FcγRI (CD64) resides constitutively in lipid rafts

Cellular membranes contain microdomains known as ‘lipid rafts’ or detergent-insoluble microdomains (DRM), enriched in cholesterol and sphingolipids. DRM can play an important role in many cellular processes, including signal transduction, cytoskeletal organization, and pathogen entry. Many receptors like T cell receptors, B cell receptors and IgE receptors have been shown to reside in DRM. The majority of these receptors depend on multivalent ligand interaction to associate with these microdomains. We, here, study association between the high affinity IgG receptor, FcγRI (CD64), and membrane microdomains.
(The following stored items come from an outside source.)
`src/rtl/n2_dva_dp_regfile_param.sv`:
```
// Parametrised 1R1W register file with per-bit write enables, optional
// write-to-read bypass, a clear-on-reset sweep and out-of-range detection.
module n2_dva_dp_regfile_param #(
    parameter int unsigned WIDTH  = 32,
    parameter int unsigned DEPTH  = 32,
    parameter int unsigned AW     = 5,
    parameter int unsigned BYPASS = 1
) (
    input  logic             l2clk,
    input  logic             arst_l,
    input  logic             tcu_array_wr_inhibit,
    input  logic             rd_en,
    input  logic [AW-1:0]    rd_addr,
    input  logic             wr_en,
    input  logic [AW-1:0]    wr_addr,
    input  logic [WIDTH-1:0] din,
    input  logic [WIDTH-1:0] bit_wen,
    output logic [WIDTH-1:0] dout,
    output logic             init_busy,
    output logic             addr_err
);

    typedef enum logic {INIT, READY} state_t;

    localparam logic [AW:0]   DEPTH_W = (AW+1)'(DEPTH);
    localparam logic [AW-1:0] LAST    = AW'(DEPTH - 1);

    state_t          state, state_nxt;
    logic [AW-1:0]   ptr, ptr_nxt;
    logic [WIDTH-1:0] mem [DEPTH];

    logic             ready;
    logic             rd_ok, wr_ok, wr_q, err_nxt;
    logic [WIDTH-1:0] wr_old, wr_merged, rd_data;

    always_comb begin
        state_nxt = state;
        ptr_nxt   = ptr;
        case (state)
            INIT: begin
                ptr_nxt = ptr + AW'(1);
                if (ptr == LAST) begin
                    state_nxt = READY;
                    ptr_nxt   = '0;
                end
            end
            default: ;
        endcase
    end

    always_comb begin
        ready     = (state == READY);
        rd_ok     = ({1'b0, rd_addr} < DEPTH_W);
        wr_ok     = ({1'b0, wr_addr} < DEPTH_W);
        wr_q      = ready && wr_en && !tcu_array_wr_inhibit && wr_ok;
        wr_old    = mem[wr_addr];
        wr_merged = (wr_old & ~bit_wen) | (din & bit_wen);
        rd_data   = '0;
        // Only a qualifying write is forwarded, so inhibited writes never bypass.
        if (rd_ok) begin
            if ((BYPASS != 0) && wr_q && (wr_addr == rd_addr))
                rd_data = wr_merged;
            else
                rd_data = mem[rd_addr];
        end
        err_nxt   = ready && ((rd_en && !rd_ok) || (wr_en && !wr_ok));
    end

    always_ff @(posedge l2clk) begin
        if (state == INIT)
            mem[ptr] <= '0;
        else if (wr_q)
            mem[wr_addr] <= wr_merged;
    end

    always_ff @(posedge l2clk or negedge arst_l) begin
        if (!arst_l) begin
            state    <= INIT;
            ptr      <= '0;
            dout     <= '0;
            addr_err <= 1'b0;
        end else begin
            state    <= state_nxt;
            ptr      <= ptr_nxt;
            addr_err <= err_nxt;
            if (ready && rd_en)
                dout <= rd_data;
        end
    end

    assign init_busy = (state == INIT);

endmodule
```
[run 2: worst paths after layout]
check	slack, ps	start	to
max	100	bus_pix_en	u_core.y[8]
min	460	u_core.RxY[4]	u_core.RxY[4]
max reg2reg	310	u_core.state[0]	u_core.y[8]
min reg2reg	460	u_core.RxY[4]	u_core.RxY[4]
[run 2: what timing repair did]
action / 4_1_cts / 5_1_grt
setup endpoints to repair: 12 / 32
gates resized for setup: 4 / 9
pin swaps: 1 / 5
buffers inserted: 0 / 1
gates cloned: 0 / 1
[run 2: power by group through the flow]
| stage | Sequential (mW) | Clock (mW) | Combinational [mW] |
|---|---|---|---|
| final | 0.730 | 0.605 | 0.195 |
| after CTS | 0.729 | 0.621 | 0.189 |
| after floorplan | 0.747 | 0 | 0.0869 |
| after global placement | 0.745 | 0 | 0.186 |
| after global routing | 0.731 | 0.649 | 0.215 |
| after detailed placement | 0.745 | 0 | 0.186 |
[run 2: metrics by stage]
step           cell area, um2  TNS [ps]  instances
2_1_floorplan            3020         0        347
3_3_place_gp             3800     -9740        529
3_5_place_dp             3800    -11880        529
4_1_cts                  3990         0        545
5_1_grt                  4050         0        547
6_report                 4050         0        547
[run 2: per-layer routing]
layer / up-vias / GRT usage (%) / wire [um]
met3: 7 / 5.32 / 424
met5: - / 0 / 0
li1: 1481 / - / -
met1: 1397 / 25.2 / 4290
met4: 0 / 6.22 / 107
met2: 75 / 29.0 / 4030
**src/rtl/spi_burst_controller.sv**
```systemverilog
// Byte-wide SPI command front end: register file, matcher stream forwarding,
// burst read/write with auto-increment, and a result FIFO with overflow status.
module spi_burst_controller #(
    parameter int NUM_CHARS    = 8,
    parameter int RESULT_DEPTH = 8
) (
    input  logic                   sclk,
    input  logic                   rst,
    input  logic                   cs,
    input  logic [7:0]             mosi,
    output logic [7:0]             miso,
    output logic [7:0]             word_size,
    output logic [7:0]             result_mask,
    output logic [8*NUM_CHARS-1:0] characters,
    output logic [8*NUM_CHARS-1:0] masks,
    output logic                   aclk,
    output logic                   aresetn,
    output logic                   m_axis_tvalid,
    output logic [7:0]             m_axis_tdata,
    output logic                   m_axis_tuser,
    input  logic                   s_axis_tvalid,
    input  logic [7:0]             s_axis_tdata
);

    localparam int CW = $clog2(NUM_CHARS);
    localparam int FW = $clog2(RESULT_DEPTH);
    localparam int NW = FW + 1;

    localparam logic [3:0] ST_IDLE    = 4'd0;
    localparam logic [3:0] ST_RD_ADDR = 4'd1;
    localparam logic [3:0] ST_WR_ADDR = 4'd2;
    localparam logic [3:0] ST_WR_DATA = 4'd3;
    localparam logic [3:0] ST_BR_ADDR = 4'd4;
    localparam logic [3:0] ST_BR_CNT  = 4'd5;
    localparam logic [3:0] ST_BR_DATA = 4'd6;
    localparam logic [3:0] ST_BW_ADDR = 4'd7;
    localparam logic [3:0] ST_BW_CNT  = 4'd8;
    localparam logic [3:0] ST_BW_DATA = 4'd9;

    logic [3:0]    state;
    logic [1:0]    area;
    logic [5:0]    addr;
    logic [7:0]    remaining;
    logic [7:0]    chars_r [NUM_CHARS];
    logic [7:0]    masks_r [NUM_CHARS];

    logic [7:0]    fifo_mem [RESULT_DEPTH];
    logic [FW-1:0] rd_ptr;
    logic [FW-1:0] wr_ptr;
    logic [NW-1:0] count;
    logic          overflow;

    logic          accept;
    logic [1:0]    acc_area;
    logic [5:0]    acc_idx;
    logic          load_miso;
    logic          do_write;
    logic          fifo_empty;
    logic          pop;
    logic          flush;
    logic          push_ok;
    logic [7:0]    rd_data;
    logic [7:0]    status;

    function automatic logic [5:0] sat_count(input logic [NW-1:0] c);
        if (int'(c) > 63)
            return 6'd63;
        return 6'(c);
    endfunction

    assign aclk = sclk;

    for (genvar g = 0; g < NUM_CHARS; g++) begin : g_pack
        assign characters[8*g +: 8] = chars_r[g];
        assign masks[8*g +: 8]      = masks_r[g];
    end

    assign accept     = !cs;
    assign fifo_empty = (count == '0);
    assign status     = {overflow, fifo_empty, sat_count(count)};

    // A single READ targets the byte being accepted; everything else uses the latched address.
    assign acc_area  = (state == ST_RD_ADDR) ? mosi[7:6] : area;
    assign acc_idx   = (state == ST_RD_ADDR) ? mosi[5:0] : addr;
    assign load_miso = accept && ((state == ST_RD_ADDR) || (state == ST_BR_DATA) ||
                                  ((state == ST_BR_CNT) && (mosi != 8'd0)));
    assign do_write  = accept && ((state == ST_WR_DATA) || (state == ST_BW_DATA));
    assign pop       = load_miso && (acc_area == 2'b11) && !fifo_empty;
    assign flush     = do_write && (area == 2'b00) && (addr == 6'd3) && mosi[0];
    assign push_ok   = s_axis_tvalid && !flush && ((count < NW'(RESULT_DEPTH)) || pop);

    always_comb begin
        rd_data = 8'h00;
        case (acc_area)
            2'b00: begin
                case (acc_idx)
                    6'd0:    rd_data = word_size;
                    6'd1:    rd_data = result_mask;
                    6'd2:    rd_data = status;
                    default: rd_data = 8'h00;
                endcase
            end
            2'b01:   rd_data = chars_r[acc_idx[CW-1:0]];
            2'b10:   rd_data = masks_r[acc_idx[CW-1:0]];
            default: rd_data = fifo_empty ? 8'h00 : fifo_mem[rd_ptr];
        endcase
    end

    always_ff @(posedge sclk) begin
        if (push_ok)
            fifo_mem[wr_ptr] <= s_axis_tdata;
    end

    always_ff @(posedge sclk) begin
        if (rst || flush) begin
            rd_ptr   <= '0;
            wr_ptr   <= '0;
            count    <= '0;
            overflow <= 1'b0;
        end else begin
            if (pop)
                rd_ptr <= rd_ptr + 1'b1;
            if (push_ok)
                wr_ptr <= wr_ptr + 1'b1;
            else if (s_axis_tvalid)
                overflow <= 1'b1;
            count <= count + {{(NW-1){1'b0}}, push_ok} - {{(NW-1){1'b0}}, pop};
        end
    end

    always_ff @(posedge sclk) begin
        if (rst) begin
            state         <= ST_IDLE;
            area          <= 2'b00;
            addr          <= 6'd0;
            remaining     <= 8'd0;
            miso          <= 8'h00;
            word_size     <= 8'h00;
            result_mask   <= 8'h00;
            aresetn       <= 1'b0;
            m_axis_tvalid <= 1'b0;
            m_axis_tdata  <= 8'h00;
            m_axis_tuser  <= 1'b0;
            for (int i = 0; i < NUM_CHARS; i++) begin
                chars_r[i] <= 8'h00;
                masks_r[i] <= 8'h00;
            end
        end else begin
            m_axis_tvalid <= 1'b0;
            if (!accept) begin
                state <= ST_IDLE;
            end else begin
                if (load_miso)
                    miso <= rd_data;
                if (do_write) begin
                    case (area)
                        2'b00: begin
                            if (addr == 6'd0)
                                word_size <= mosi;
                            else if (addr == 6'd1)
                                result_mask <= mosi;
                        end
                        2'b01:   chars_r[addr[CW-1:0]] <= mosi;
                        2'b10:   masks_r[addr[CW-1:0]] <= mosi;
                        default: ;
                    endcase
                end
                case (state)
                    ST_IDLE: begin
                        case (mosi)
                            8'h00: ;
                            8'h01: begin
                                m_axis_tvalid <= 1'b1;
                                m_axis_tuser  <= 1'b1;
                                m_axis_tdata  <= 8'h01;
                            end
                            8'h02: state <= ST_RD_ADDR;
                            8'h03: state <= ST_WR_ADDR;
                            8'h04: aresetn <= 1'b1;
                            8'h05: aresetn <= 1'b0;
                            8'h06: state <= ST_BR_ADDR;
                            8'h07: state <= ST_BW_ADDR;
                            default: begin
                                if (aresetn) begin
                                    m_axis_tvalid <= 1'b1;
                                    m_axis_tuser  <= 1'b0;
                                    m_axis_tdata  <= mosi;
                                end
                            end
                        endcase
                    end
                    ST_RD_ADDR: state <= ST_IDLE;
                    ST_WR_ADDR, ST_BR_ADDR, ST_BW_ADDR: begin
                        area <= mosi[7:6];
                        addr <= mosi[5:0];
                        state <= (state == ST_WR_ADDR) ? ST_WR_DATA :
                                 (state == ST_BR_ADDR) ? ST_BR_CNT : ST_BW_CNT;
                    end
                    ST_WR_DATA: state <= ST_IDLE;
                    ST_BR_CNT: begin
                        // Count byte already loads the first word, so only count-1 dummies follow.
                        if (mosi == 8'd0) begin
                            state <= ST_IDLE;
                        end else begin
                            addr      <= addr + 6'd1;
                            remaining <= mosi - 8'd1;
                            state     <= (mosi == 8'd1) ? ST_IDLE : ST_BR_DATA;
                        end
                    end
                    ST_BW_CNT: begin
                        remaining <= mosi;
                        state     <= (mosi == 8'd0) ? ST_IDLE : ST_BW_DATA;
                    end
                    ST_BR_DATA, ST_BW_DATA: begin
                        addr      <= addr + 6'd1;
                        remaining <= remaining - 8'd1;
                        if (remaining == 8'd1)
                            state <= ST_IDLE;
                    end
                    default: state <= ST_IDLE;
                endcase
            end
        end
    end

endmodule

```
**config.mk**
```make
export PLATFORM = sky130hd
export DESIGN_NAME = spi_burst_controller
export DESIGN_NICKNAME = d
export VERILOG_FILES = /design/src/rtl/spi_burst_controller.sv
export SDC_FILE = /design/constraint.sdc
export NUM_CORES = 1
export LEC_CHECK = 0
export CORE_ASPECT_RATIO = 1.4
export CORE_MARGIN = 4
export CORE_UTILIZATION = 55
export DETAILED_ROUTE_END_ITERATION = 8
export PLACE_DENSITY = 0.81
export SLEW_MARGIN = 25
export SYNTH_ARGS = -nofsm -noshare
export SYNTH_HDL_FRONTEND = slang
export SYNTH_SLANG_ARGS = --single-unit
```
**constraint.sdc**
```tcl
create_clock -name sclk -period 6.05 [get_ports sclk]
set_input_delay 1.21 -clock sclk [delete_from_list [all_inputs] [get_ports sclk]]
set_output_delay 1.21 -clock sclk [all_outputs]
set_load 0.01 [all_outputs]
```
[Yosys cells after proc, flatten, opt, wreduce, memory -nomap -nowiden]
Memories as Yosys holds them, arrays and structs flattened. A register that Yosys moved wholly into a read port is not among the register bits.
Cells that the tools add are included.
Storage, ports and cells
  input bits: 20
  RAM bits: 192
  latch bits: 0
  flip-flop bits (word level): 66
  output and inout bits: 164
  logic and storage cells: 153
  memories: 3
  memory bits (read-only): 0
Memory list
  chars_r: words 8, width 8, rd ports 9, clocked after memory_dff 0, wr ports 8, line 44  | logic [7:0] chars_r [NUM_CHARS];
  fifo_mem: words 8, width 8, rd ports 1, clocked after memory_dff 1, wr ports 1, line 47  | logic [7:0] fifo_mem [RESULT_DEPTH];
  masks_r: words 8, width 8, rd ports 9, clocked after memory_dff 0, wr ports 8, line 45  | logic [7:0] masks_r [NUM_CHARS];
Cells by class
  mux-type cells: 46
  divide/modulo/power cells: 0
  reduce and logical (&&, ||, !) cells: 47
  shift operators: 0
  bitwise gates (word level): 5
  add/subtract/negate cells: 7
  $lt $le $gt $ge: 1
  $mul: 0
  equal/unequal tests: 29
Operators with widths (count)
  case mux 8 bit (3 select lines): 3
  2-to-1 mux 8 bit: 5
  equality test 8 x 3 -> 1 bit (second input constant): 4
  case mux 4 bit (5 select lines): 1
  2-to-1 mux 1 bit: 18
  2-to-1 mux 3 bit: 6
  case mux 6 bit (3 select lines): 1
  equality test 4 x 3 -> 1 bit (second input constant): 4
  equality test 8 x 1 -> 1 bit (second input constant): 2
  equality test 8 x 2 -> 1 bit (second input constant): 2
  2-to-1 mux 4 bit: 4
  case mux 4 bit (4 select lines): 1
  case mux 8 bit (2 select lines): 1
  OR reduction 8 bit: 2
  subtractor 8 x 1 -> 8 bit (second input constant): 2
  equality test 6 x 1 -> 1 bit (second input constant): 2
  equality test 6 x 2 -> 1 bit (second input constant): 2
  logical NOT 6 bit: 2
  2-to-1 mux 6 bit: 2
  logical AND 1 bit: 10
  AND reduction 3 bit: 3
  equality test 4 x 2 -> 1 bit (second input constant): 2
  equality test 4 bit (second input constant): 2
  logical NOT 4 bit: 2
  26 further kinds: 52

[Depth between registers and ports, before layout]
Gate-level depths: netlist of run 1.
  depth after elaboration: 11
  mapped depth: 16
  depth with buffers taken out: 13

==> results of run 1 <==
## logic make-up (layout without fill, tap and decap cells)
logic type               count (synthesis)  after routing  synth area share, %
AO/OA/AOI/OAI                          253            253                13.26
XOR/XNOR                                 9              9               0.6368
adder cells (fa/ha/maj)                 18             18                1.880
buffers and inverters                  115            285                4.003
flip-flops                             261            261                57.74
multiplexers                            60             60                6.793
AND/OR/NAND/NOR                        376            376                15.69
## layer usage
metal / vias up / track usage, %
li1: 4375 / -
met1: 4689 / 34.80
met2: 645 / 48.59
met3: 141 / 4.624
met4: 0 / 14.63
met5: - / 0
## layout make-up
class | count | area share, %
multi-input combinational | 716 | 30.89
timing repair buffer | 214 | 13.58
clock buffer | 40 | 5.149
clock inverter | 8 | 1.007
inverter | 23 | 0.5604
tap | 297 | 2.412
sequential | 261 | 46.40
## per-stage QoR
stage	power, mW	worst slack, ps	hold slack (ps)	cells	area [um2]
after floorplan	2.213	1696	436.9	1092	12380
after global placement	2.369	1366	450.4	1509	14400
after detailed placement	2.378	1366	478.9	1509	14410
after CTS	4.101	1092	488.7	1556	15340
after global routing	4.202	1087	512.1	1559	15410
final	4.091	1101	491.5	1559	15410
## flip-flops by register name (all words and copies together), names as in the netlist, named ones only
| signal | cells |
|---|---|
| addr | 6 |
| area | 2 |
| aresetn | 1 |
| chars_r | 64 |
| count | 4 |
| fifo_mem | 64 |
| m_axis_tdata | 8 |
| m_axis_tuser | 1 |
| m_axis_tvalid | 1 |
| masks_r | 64 |
| miso | 8 |
| overflow | 1 |
| rd_ptr | 3 |
| remaining | 8 |
| result_mask | 8 |
| state | 4 |
| word_size | 8 |
| wr_ptr | 3 |
## path summary, 6_finish.rpt
check	start	end	depth (start not counted)
setup / recovery	sclk	aclk	3
hold / removal	remaining[7]$_SDFFE_PP0P_	remaining[7]$_SDFFE_PP0P_	2
setup reg to reg	state[1]$_SDFFE_PP0P_	count[2]$_SDFF_PP0_	11
hold reg to reg	remaining[7]$_SDFFE_PP0P_	remaining[7]$_SDFFE_PP0P_	2
## cell usage in the layout, fill, tap and decap left out, types with 4 or more instances in the layout
cell,synthesis,final
mux4_2,16,16
and3_1,21,21
a31oi_1,13,13
clkbuf_8,0,6
nor2_1,98,98
and2_1,72,72
clkbuf_1,68,4
nand3b_1,4,4
xnor2_1,6,6
clkbuf_16,0,27
nor2b_1,7,7
mux2i_1,39,38
nand2_1,62,62
mux2i_4,3,4
a21o_1,11,11
a21oi_1,69,68
inv_1,21,21
bufinv_16,0,4
a311oi_1,11,11
buf_4,4,29
a222oi_1,5,5
nand4_1,5,5
nand2b_1,8,8
o21ai_1,3,9
clkdlybuf4s50_1,0,182
dfxtp_1,69,68
a211oi_1,22,22
edfxtp_1,192,192
nor3_1,56,56
o221ai_1,16,16
o22ai_1,19,19
or3_1,4,4
ha_1,17,17
nand3_1,13,13
or3b_2,4,4
o221a_2,5,5
o21ai_0,54,48
nor4_1,5,5
## critical path: cells and delay by family
kind	cells	cell delay, ps
buf+inv	3	720
## power by group
| part | switching [mW] | total (mW) | internal, mW | leakage, nW |
|---|---|---|---|---|
| Combinational | 0.185 | 0.317 | 0.132 | 2.47 |
| Clock | 0.680 | 1.76 | 1.08 | 0.468 |
| Sequential | 0.0389 | 2.02 | 1.98 | 2.46 |
| Total | 0.904 | 4.09 | 3.19 | 5.39 |
==> flow_summary.toml, run 1 <==
[min_path]
hold_class = "flip-flop to flip-flop"

[yosys]
yosys_most_used_dff = "edfxtp_1"
yosys_warnings = 0
yosysSeqAreaShare_pct = 57.74
yosysTopAreaCell = "edfxtp_1"
synth_cell_type_count = 69
syn_nets = 1130
synth_area_mm2 = 0.01238
syn_avg_cell_area_um2 = 11.34
yosysMostFrequentCell = "edfxtp_1"
postSynth.asyncResetShare_pct = 0
synth_edf_count = 192
synth_common_cells = "edfxtp_1, nor2_1, and2_1, a21oi_1, dfxtp_1"
synth_top_area_share_pct = 46.58
syn_inst = 1092
synth_area_leaders = "edfxtp_1, dfxtp_1, and2_1, mux2i_1, nor2_1"
ys_ff_latch = 261

[global_route]
overflow = 0
grt_pass1_wl_mm = 54.90
grt_max_degree = 54
antenna_found_initial = 0
first_global_vias = 9696
grt_usage_pct = 28.39

[power]
p_leak_nw = 5.393
max-vdd-ir-drop_mv = 0.2782
p_per_area_mw_per_mm2 = 265.6

[layout]
multi_input_area_mm2 = 0.004760
area_growth_pct = 24.46
final-seq-area_mm2 = 0.007148
antennaDiodeCount = 0
nFillCells = 1580
drive_gt1_share_pct = 9.271
final_util_pct = 69.96
fin_nets = 1282

[timing]
rsz0062_at_grt = "no"
drv_slew = 0
setup_violations = 0
finalHoldViolCount = 0
slew_headroom_pct = 30.94
skew_ps = 11.77
fin_tns_setup_ps = 0
worst_slew_pin_slew_ps = 1025

[critical_path]
path_common_cell = "clkbuf_16"
crit_chain = "clkbuf_16 > clkbuf_16 > clkdlybuf4s50_1"
crit_slowest_cell = "clkdlybuf4s50_1"
cp_slowest_stage_delay_ps = 470
worst_ep_required_time_ps = 4840
arrival_ps = 3740
crit_type = "clock port to primary output"
cp_max_fo = 2
cp-start-kind = "clock port"
r2r_setup_slack_ps = 2660
worstSetupEndpointType = "primary output"

[route]
m1WireLength_mm = 12.80
dr.first_iter.drc_count = 1190
drt-wirelength-per-cell_um = 23.23
met3_length_mm = 3.465
wl_met2_mm = 18.00
drt_wl_total_mm = 36.22
drc = 0
final_antenna_net_count = 0
highest_layer = "met4"
detail_route.first_pass.iterations = 8
vias_per_cell = 6.318
num_vias = 9850

[clocking]
clock_latency_ps = 640
clk_pin_slew_worst_paths_ps = 70
cts_setup_buffers = 0
cts_tree = "yes"
holdBufCountCts = 0
cts_resized = 0

[floorplanning]
die_w_um = 134.8
die_area_mm2 = 0.02500
core_area_mm2 = 0.02202
row_count = 64
chipHeight_um = 185.5
pin_count = 184
start_util_pct = 56.21

[flow_run]
maxCapViolations = 0

[run_status]
status = "finished clean"

[placed_design]
port_buffers = 183
detailed_place_hpwl_mm = 24.60
place_congestion = 0.9133
(Power assumes the default switching activity.)
==> run 2, diff against run 1 <==
- CORE_UTILIZATION: 55 -> 49
- PLACE_DENSITY: 0.81 -> 0.76
- clock period: 6.05 -> 4.2 ns (I/O delays scaled with it)
==> flow_summary.toml, run 2 (same netlist as run 1, synthesis figures left out) <==
[run_status]
status = "finished clean"

[clocking]
clock_latency_ps = 640
holdBufCountCts = 0
cts_tree = "yes"
clk_pin_slew_worst_paths_ps = 60
cts_setup_buffers = 0
cts_resized = 0

[route]
drt_wl_total_mm = 35.68
dr.first_iter.drc_count = 942
num_vias = 9703
drc = 0
final_antenna_net_count = 0
drt-wirelength-per-cell_um = 22.39
vias_per_cell = 6.091
detail_route.first_pass.iterations = 6

[floorplanning]
pin_count = 184
row_count = 68
core_area_mm2 = 0.02476
die_area_mm2 = 0.02790
chipHeight_um = 196.1
die_w_um = 142.3
start_util_pct = 49.99

[timing]
finalHoldViolCount = 0
setup_ws_ps = 548.6
hold_ws_ps = 478.1
setup_violations = 0
slew_headroom_pct = 34.22
fin_tns_setup_ps = 0
rsz0062_at_grt = "no"
skew_ps = 20.54
drv_slew = 0
worst_slew_pin_slew_ps = 976.4

[critical_path]
cp-start-kind = "clock port"
arrival_ps = 2810
crit_type = "clock port to primary output"
cp_max_fo = 2
worstSetupEndpointType = "primary output"
worst_ep_required_time_ps = 3360

[placed_design]
detailed_place_hpwl_mm = 24.91
place_congestion = 0.8910
dp_slack_ps = 165.4
placed_area_mm2 = 0.01456
port_buffers = 183

[layout]
mostFrequentLayoutCell = "edfxtp_1"
multi_input_area_mm2 = 0.004748
area_growth_pct = 25.24
fin_nets = 1298
antennaDiodeCount = 0
final_cell_mix = "edfxtp_1, clkdlybuf4s50_1, nor2_1"
largestRegisters = "chars_r: 64 flops, fifo_mem: 64 flops, masks_r: 64 flops"
drive_gt1_share_pct = 10.17
finalInstanceArea_mm2 = 0.01550
final-seq-area_mm2 = 0.007148
nFillCells = 1920

[flow_run]
maxCapViolations = 0

[min_path]
hold_class = "flip-flop to flip-flop"

[global_route]
grt_pass1_wl_mm = 53.65
overflow = 0
grt_max_degree = 54
grt_usage_pct = 24.72
first_global_vias = 9372
antenna_found_initial = 0

[power]
p_per_area_mw_per_mm2 = 379.1
p_leak_nw = 5.438
max-vdd-ir-drop_mv = 0.4318
[run 2: cell count changes in the layout (fill, tap and decap cells not counted), moves of 3 or more]
| cell | delta |
|---|---|
| buf_4 | +19 |
| clkbuf_1 | -3 |
| clkbuf_8 | -4 |
| clkinv_1 | +4 |
| o21ai_0 | +6 |
| o21ai_1 | -6 |
[run 2: stage by stage]
stage | util (%) | instances | power [mW]
after global placement | 58.82 | 1546 | 3.421
final | 62.61 | 1593 | 5.876
after floorplan | - | 1092 | 3.187
after detailed placement | 58.82 | 1546 | 3.432
after CTS | 62.61 | 1593 | 5.897
after global routing | 62.61 | 1593 | 6.044
[run 2: path summary, 6_finish.rpt]
path                          from                    end  slack (ps)  depth (start not counted)
max                           sclk                   aclk         550                          3
min          overflow$_SDFFE_PP0P_  overflow$_SDFFE_PP0P_         480                          2
max reg2reg  state[0]$_SDFFE_PP0P_   miso[2]$_SDFFE_PP0P_         900                          6
min reg2reg  overflow$_SDFFE_PP0P_  overflow$_SDFFE_PP0P_         480                          2
[run 2: report_power, final]
part	leakage [nW]	switching (mW)	internal, mW
Sequential	2.46	0.0534	2.85
Combinational	2.53	0.263	0.194
Clock	0.451	0.984	1.54
Total	5.44	1.30	4.58
[run 2: worst max-delay path, cell delays in order]
cell and delay (ps):
clkbuf_16 120, clkbuf_16 130, clkdlybuf4s50_1 460
[run 2: layout make-up]
cell class                      instances  share of cell area [%]
Timing Repair Buffer                  230                   14.04
Clock inverter                         17                   1.493
Sequential cell                       261                   46.11
Tap cell                              315                   2.542
Multi-Input combinational cell        716                   30.63
Clock buffer                           31                   4.625
Inverter                               23                  0.5569
[run 2: per-layer routing]
layer	vias to the layer above	track usage, %	routed length (um)
li1	4418	-	-
met1	4676	30.68	13330
met2	531	43.37	18070
met3	78	3.024	2871
met4	0	10.32	1408
met5	-	0	0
FcγRI is a 72 kDa type I glycoprotein that can mediate phagocytosis of opsonized pathogens, but can also effectively capture small immune complexes, and facilitates antigen presentation. We found FcγRI to predominantly reside within detergent-insoluble buoyant membranes, together with FcRγ-chain, but independent of cross-linking ligand. With the use of confocal imaging, FcγRI was found to co-patch with GM1, a microdomain-enriched glycolipid. Depletion of cellular cholesterol, furthermore, modulated FcγRI–ligand interactions. These data indicated FcγRI to reside within lipid rafts without prior triggering of the receptor.